• _Problem_:
Copy out, from the data below, each line in which the word "parameter" occurs.

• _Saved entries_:
= Beginning of Section =
Context: an optimization exercise on an open-source flow, tuned for small area. The choices shown serve that exercise and are no tape-out recipe.
Only simulation tests tie the RTL to the original design; equivalence was not proved.
Power and IR drop assume default switching activity. The flow treats the clock pin as an ideal source, which a real chip does not have.

== job 373 ==
==> flow/design.v (excerpt) <==
module dmem_wait_responder #(
    parameter int DEPTH   = 128,
    parameter int LATENCY = 2
) (
    input  logic        clk_i,
    input  logic        rst_i,
    input  logic        req_valid_i,
    output logic        req_ready_o,
    input  logic        req_write_i,
    input  logic [31:0] req_addr_i,
    input  logic [31:0] req_wdata_i,
    output logic        rsp_valid_o,
    output logic [31:0] rsp_rdata_o,
    output logic        rsp_err_o,
    output logic        busy_o
);
clock: 7.0 ns
lec_check: 0
cap_margin: 10
cell_pad_in_sites_detail_placement: 0
cell_pad_in_sites_global_placement: 1
core_margin: 2
core_utilization: 65
slew_margin: 10
synth_hierarchical: 1
standard.sh (not shown) runs the stock make flow with config.mk's settings and CLKGATE_MAP_FILE= SYNTH_SCRIPT=/design/flow/synth_recipe.tcl, a recipe that flattens the netlist after the stock synthesis.
==> flow/flow/run.sh <==
#!/bin/bash
# Own flow: the standard layout (standard.sh), with two ORFS arguments changed:
#  - clock tree: larger sink clusters driven by clkbuf_16, no dummy loads;
#  - port buffers: buf_2 instead of the resizer's default choice.
# Every step's full output stays in the ORFS logs under orfs/logs, and make's
# own output in standard.log.
set -euo pipefail
export CTS_ARGS="-sink_clustering_enable -repair_clock_nets -buf_list sky130_fd_sc_hd__clkbuf_16 -sink_clustering_size 30 -sink_clustering_max_diameter 65 -dont_use_dummy_load"
export BUFFER_PORTS_ARGS="-buffer_cell sky130_fd_sc_hd__buf_2"
bash standard.sh > standard.log 2>&1
Inputs modified between job 373 and job 8682:
# job 373
export LEC_CHECK = 0
export CAP_MARGIN = 10
export CELL_PAD_IN_SITES_DETAIL_PLACEMENT = 0
export CELL_PAD_IN_SITES_GLOBAL_PLACEMENT = 1
export CORE_MARGIN = 2
export CORE_UTILIZATION = 65
export SLEW_MARGIN = 10
export SYNTH_HIERARCHICAL = 1
create_clock -name core_clock -period 7.0 [get_ports {clk_i}]
# job 8682
export LEC_CHECK = 0
export CAP_MARGIN = 10
export CELL_PAD_IN_SITES_DETAIL_PLACEMENT = 0
export CELL_PAD_IN_SITES_GLOBAL_PLACEMENT = 1
export CORE_MARGIN = 2
export CORE_UTILIZATION = 70
export PLACE_DENSITY = 0.72
export SLEW_MARGIN = 10
export SYNTH_HIERARCHICAL = 1
create_clock -name core_clock -period 7.0 [get_ports {clk_i}]
==> flow/flow/run.sh <==
#!/bin/bash
# Own flow: the standard layout (standard.sh), with two ORFS arguments changed:
#  - clock tree: larger sink clusters driven by clkbuf_16, no dummy loads;
#  - port buffers: buf_1 instead of the resizer's default choice.
# Every step's full output stays in the ORFS logs under orfs/logs, and make's
# own output in standard.log.
set -euo pipefail
export CTS_ARGS="-sink_clustering_enable -repair_clock_nets -buf_list sky130_fd_sc_hd__clkbuf_16 -sink_clustering_size 30 -sink_clustering_max_diameter 65 -dont_use_dummy_load"
export BUFFER_PORTS_ARGS="-buffer_cell sky130_fd_sc_hd__buf_1"
bash standard.sh > standard.log 2>&1
Results
The hold slack of job 373 and that of job 8682 are within noise of each other. Re synthesized-area fraction occupied by and/or/nand/nor cells: no difference whatsoever between job 373 and job 8682. Against job 373, job 8682 comes in 2.2 points higher on final cycle utilization of the critical path. Between job 373 and job 8682, routed wire length decreased. Job 8682 against job 373; via density per instance is up by a few percent. Comparing job 373 and job 8682, the lower CTS buffer count is on job 8682. As far as adder and majority gate portion of the synthesized area goes, job 8682 and job 373 are indistinguishable; the numbers are identical. Job 8682 ends up with a total via count in the routed design that is 0.32% higher than in job 373. Measured against each other, job 373 and job 8682 differ in non-clock buffer count, the lower figure coming from job 8682. Final standard cell count with taps included and fillers excluded: job 8682 vs job 373 down 156. Sort job 373 and job 8682 by placer's final routability congestion estimate, descending, and job 8682 comes first.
= End of Section =
• _Task answer_:
    parameter int DEPTH   = 128,
    parameter int LATENCY = 2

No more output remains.